C’è un profumo di rivoluzione nell’aria dell’NBA. I veterani si guardano le spalle, perché i giovani stanno bussando con forza alle soglie del trono. Oklahoma City è la nuova frontiera: energia, talento, fame. E ora anche una fantastica Finale NBA da giocare. Dopo 13 anni di attesa, i Thunder sono alle soglie della storia. E ci sono arrivati a modo loro: veloci, affamati, letali.

Oklahoma City Thunder – Minnesota Timberwolves 124-94 (serie 4-1)

Il verdetto è senza appello. Gara-5 porta con sé una sentenza brutale e definitiva. I Thunder stritolano i Timberwolves 124-94 davanti a un Paycom Center in delirio, chiudono la serie sul 4-1 e si guadagnano il biglietto per le Finals NBA. Un trionfo totale, figlio di un basket pulito, feroce e moderno.

Shai Gilgeous-Alexander fa il vuoto, ancora una volta. 34 punti, MVP della serie e del cuore dei tifosi, attacca il ferro con l’eleganza di un artista e la ferocia di un predatore. Nessuno riesce a contenerlo. A dargli man forte, come sempre, Jalen Williams e Chet Holmgren, i giovani alleati di un gruppo che emula – e forse supera – quello che nel 2012 portò OKC alle Finals con Durant, Westbrook e Harden. (continua dopo la foto)

La differenza si vede da subito: 11-3 Thunder al primo timeout, 26-9 dopo il primo quarto. I Wolves sbagliano 17 dei primi 20 tiri. Un incubo. Gilgeous-Alexander segna più punti da solo (12) di tutta Minnesota messa insieme nel primo periodo. Oklahoma City è un tornado: difesa aggressiva, 21 palle perse forzate, e un’intensità da corsa al titolo.

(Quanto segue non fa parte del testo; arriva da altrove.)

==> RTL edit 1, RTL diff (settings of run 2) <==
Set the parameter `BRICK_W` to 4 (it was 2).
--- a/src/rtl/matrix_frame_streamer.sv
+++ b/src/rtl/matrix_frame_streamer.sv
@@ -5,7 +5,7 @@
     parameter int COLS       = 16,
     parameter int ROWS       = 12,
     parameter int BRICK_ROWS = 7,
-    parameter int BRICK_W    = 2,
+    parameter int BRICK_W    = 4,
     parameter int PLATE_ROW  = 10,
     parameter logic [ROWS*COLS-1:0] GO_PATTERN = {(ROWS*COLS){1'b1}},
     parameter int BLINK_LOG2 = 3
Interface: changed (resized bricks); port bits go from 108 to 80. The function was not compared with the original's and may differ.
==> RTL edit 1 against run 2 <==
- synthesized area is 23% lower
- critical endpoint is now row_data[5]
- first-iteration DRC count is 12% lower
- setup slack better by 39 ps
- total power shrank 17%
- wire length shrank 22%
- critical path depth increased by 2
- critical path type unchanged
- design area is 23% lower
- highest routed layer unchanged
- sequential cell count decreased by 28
<file path="config.mk">
export PLATFORM = sky130hd
export DESIGN_NAME = dna_read_ctrl
export DESIGN_NICKNAME = d
export VERILOG_FILES = /design/src/rtl/dna_ctrl_pkg.sv /design/src/rtl/rr_arbiter.sv /design/src/rtl/dna_read_ctrl.sv
export SDC_FILE = /design/constraint.sdc
export NUM_CORES = 1
export LEC_CHECK = 0
export ABC_CLOCK_PERIOD_IN_PS = 1900
export BUFFER_PORTS_ARGS = -buffer_cell sky130_fd_sc_hd__clkbuf_2
export CAP_MARGIN = 40
export CELL_PAD_IN_SITES_DETAIL_PLACEMENT = 1
export CELL_PAD_IN_SITES_GLOBAL_PLACEMENT = 1
export CORE_UTILIZATION = 31
export DETAILED_ROUTE_END_ITERATION = 16
export PLACE_DENSITY_LB_ADDON = 0.1
export SYNTH_ARGS = -nofsm -noshare
export SYNTH_HDL_FRONTEND = slang
export SYNTH_SLANG_ARGS = --single-unit
</file>
<file path="constraint.sdc">
create_clock -name clk_i -period 1.9 [get_ports clk_i]
set_input_delay 0.38 -clock clk_i [delete_from_list [all_inputs] [get_ports clk_i]]
set_output_delay 0.38 -clock clk_i [all_outputs]
set_load 0.05 [all_outputs]
</file>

A metà partita il punteggio recita 65-32 Thunder: più che un match, è una carneficina. I Thunder tirano col 50%, mentre i Wolves hanno più palle perse (14) che canestri dal campo (12). Il terzo quarto è solo accademia: 88-62. Il quarto è garbage time: +30, +37, fine. Ai Lupi non resta che andare in letargo. (continua dopo la foto)

Per i Timberwolves è una sconfitta che brucia più dell’asfalto a luglio. Anthony Edwards si conferma talentuoso ma immaturo, Julius Randle è un rebus senza soluzione, Rudy Gobert un peso finanziario e tattico. Mike Conley, 37 anni, è l’unico con la testa che funziona sempre, e non basta. L’impressione? Serve una rivoluzione, e anche in fretta.

I Thunder, invece, non sono più una sorpresa. Sono una macchina da guerra. Affronteranno la vincente tra Pacers e Knicks – Indiana è avanti 3-1 -, ma chiunque arrivi, Oklahoma City partirà da favorita. È giovane, rabbiosa, brillante. E ha il vento della Storia alle spalle. La squadra che non riuscì nell’impresa nel 2012, potrebbe riuscirci ora. E vista la stagione e i risultati ottenuti, sarebbe anche giusto.